Their lead story was: NIH Chief: Stem Cell Ban Hobbles Science
Lifting the ban on taxpayer funding of research on new stem cells from fertilized embryos would better serve both science and the nation, the chief of the National Institutes of Health told lawmakers Monday. Allowing the ban to remain in place, Dr. Elias A. Zerhouni told a Senate panel, leaves his agency fighting “with one hand tied behind our back.”

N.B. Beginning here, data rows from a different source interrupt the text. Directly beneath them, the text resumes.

--- config.mk ---
export PLATFORM = sky130hd
export DESIGN_NAME = nbl_lock_ecc
export DESIGN_NICKNAME = d
export VERILOG_FILES = /design/src/rtl/nbl_pkg.sv /design/src/rtl/nbl_sync3.sv /design/src/rtl/nbl_ecc_acc.sv /design/src/rtl/nbl_lock_ecc.sv
export SDC_FILE = /design/constraint.sdc
export NUM_CORES = 1
export LEC_CHECK = 0
export BUFFER_PORTS_ARGS = -buffer_cell sky130_fd_sc_hd__buf_2
export CORE_UTILIZATION = 47
export CTS_CLUSTER_SIZE = 25
export DETAILED_ROUTE_END_ITERATION = 7
export GPL_ROUTABILITY_DRIVEN = 0
export HOLD_SLACK_MARGIN = 0.05
export PLACE_DENSITY = 0.75
export SLEW_MARGIN = 0
export SYNTH_ARGS = -nofsm -noshare
export SYNTH_HDL_FRONTEND = slang
export SYNTH_SLANG_ARGS = --single-unit
--- constraint.sdc ---
create_clock -name CORE_CLK -period 3.4 [get_ports CORE_CLK]
set_input_delay 0.34 -clock CORE_CLK [delete_from_list [all_inputs] [get_ports CORE_CLK]]
set_output_delay 0.34 -clock CORE_CLK [all_outputs]
set_load 0.05 [all_outputs]
--- src/rtl/nbl_pkg.sv ---
package nbl_pkg;

	// apb byte addresses
	localparam logic [11:0] ADDR_PROT = 12'h000;
	localparam logic [11:0] ADDR_CFG = 12'h004;
	localparam logic [11:0] ADDR_STATUS = 12'h008;
	localparam logic [11:0] ADDR_CMD = 12'h00c;
	localparam logic [11:0] ADDR_LOCKED = 12'h010;
	localparam logic [11:0] ADDR_PAR_LO = 12'h014;
	localparam logic [11:0] ADDR_PAR_HI = 12'h018;

	// protection register fields
	localparam int PROT_RS_LSB = 0;
	localparam int PROT_INV_BIT = 3;
	localparam int PROT_CMP_BIT = 4;
	localparam int PROT_LWD_BIT = 5;
	localparam logic [2:0] RS_RESET = 3'h7;
	localparam logic [2:0] RS_NONE = 3'h0;
	localparam logic [2:0] RS_ALL = 3'h7;
	localparam logic [2:0] RS_BLOCK0 = 3'h6;

	// configuration register fields
	localparam int CFG_QE_BIT = 0;
	localparam int CFG_ECC_BIT = 4;
	localparam int CFG_FREEZE_BIT = 6;

	// status register fields
	localparam int ST_OIP_BIT = 0;
	localparam int ST_EFAIL_BIT = 2;
	localparam int ST_PFAIL_BIT = 3;
	localparam int ST_CS_LSB = 4;
	localparam int ST_CNT_LSB = 6;
	localparam logic [1:0] CS_CLEAN = 2'h0;
	localparam logic [1:0] CS_FIXED = 2'h1;
	localparam logic [1:0] CS_UNCORR = 2'h2;

	// command register fields and opcodes
	localparam int CMD_OP_LSB = 16;
	localparam logic [1:0] OP_READ = 2'h0;
	localparam logic [1:0] OP_PROGRAM = 2'h1;
	localparam logic [1:0] OP_ERASE = 2'h2;
	localparam logic [1:0] OP_RESET = 2'h3;

	// row decode
	localparam logic [16:0] LOCK_UNIT = 17'h00200;
	localparam logic [16:0] ROW_SPAN = 17'h10000;
	localparam logic [15:0] BLOCK0_LAST_ROW = 16'h003f;

	// page layout
	localparam logic [11:0] SPARE_BASE = 12'h800;
	localparam logic [11:0] PARITY_BASE = 12'h840;
	localparam logic [3:0] META_I_BYTES = 4'h4;
	localparam logic [9:0] MAIN_SEG_BYTES = 10'h200;
	localparam logic [9:0] SEG_LAST_IDX = 10'h20b;
	localparam int SEGS = 4;

	// busy time in sampled link clock rising edges
	localparam logic [7:0] BUSY_LINK_EDGES = 8'h08;

	typedef struct packed {
		logic valid;
		logic first;
		logic [11:0] addr;
		logic [7:0] data;
	} nbl_cache_type;

	typedef logic [13:0] nbl_code_type;
	typedef nbl_code_type [3:0] nbl_codes_type;

	typedef struct packed {
		logic valid;
		logic [11:0] addr;
		logic [2:0] bitpos;
	} nbl_fix_type;
	typedef nbl_fix_type [3:0] nbl_fixes_type;

endpackage

--- src/rtl/nbl_sync3.sv ---
`timescale 1ns/1ps
module nbl_sync3 #(
	parameter logic RESET_VAL = 1'b0
) (
	input wire logic clk,
	input wire logic srst,
	input wire logic async_in,
	output logic level
);
	logic s1_q;
	logic s2_q;
	logic s3_q;
	logic level_q;

	// a change counts only once stages two and three agree
	always_ff @(posedge clk) begin
		if (srst) begin
			s1_q <= RESET_VAL;
			s2_q <= RESET_VAL;
			s3_q <= RESET_VAL;
			level_q <= RESET_VAL;
		end else begin
			s1_q <= async_in;
			s2_q <= s1_q;
			s3_q <= s2_q;
			if (s2_q == s3_q) begin
				level_q <= s3_q;
			end
		end
	end

	assign level = level_q;
endmodule

--- src/rtl/nbl_ecc_acc.sv ---
`timescale 1ns/1ps
module nbl_ecc_acc (
	input wire logic clk,
	input wire logic srst,
	input wire logic first,
	input wire logic en,
	input wire logic [9:0] idx,
	input wire logic [7:0] data,
	output nbl_pkg::nbl_code_type code
);
	// code = {xor of positions of all set bits, overall parity}
	logic [2:0] lo_pos;
	logic par;
	nbl_pkg::nbl_code_type contrib;
	nbl_pkg::nbl_code_type acc_q;
	nbl_pkg::nbl_code_type acc_d;

	always_comb begin
		lo_pos = 3'h0;
		for (int b = 0; b < 8; b++) begin
			if (data[b]) begin
				lo_pos = lo_pos ^ 3'(b);
			end
		end
	end

	assign par = ^data;
	assign contrib = {(par ? idx : 10'h000), lo_pos, par};
	assign acc_d = (first ? 14'h0000 : acc_q) ^ (en ? contrib : 14'h0000);

	always_ff @(posedge clk) begin
		if (srst) begin
			acc_q <= 14'h0000;
		end else begin
			acc_q <= acc_d;
		end
	end

	assign code = acc_q;
endmodule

“It is clear today that American science will be better served – the nation will be better served – if we allow our scientists to have access to more cell lines,” Zerhouni told two members of the Senate health appropriations subcommittee during a hearing on the NIH’s proposed 2008 budget. The NIH, with a nearly $29 billion annual budget, is the main federal agency that conducts and funds medical research…
Stem cells are created in the first days after conception and typically are culled from frozen embryos, destroying them in the process. Because they go on to form the body’s tissues and cells – Zerhouni called them “software of life”…
The ADA has a position paper on stem cells. Because of their position I do not support the ADA, and I strongly encourage people to drop any financial support they offer the ADA.
The testimony of Doctor ‘Mengele‘ Zerhouni is chilling. Human babies as software. Killing babies to “serve both science and the nation“. The man is as murderous as Dr. Mengele. He even uses the same excuses:
The subjects of Mengele’s research were better fed and housed than ordinary prisoners and were for the time being safe from the gas chambers. To Mengele they were nevertheless not fellow human beings, but rather material on which to conduct his experiments. On several occasions he killed subjects simply to be able to dissect them afterwards.
A quote from Doctor Miklós Nyiszli’s book Auschwitz: A Doctor’s Eyewitness Account, emphasis mine.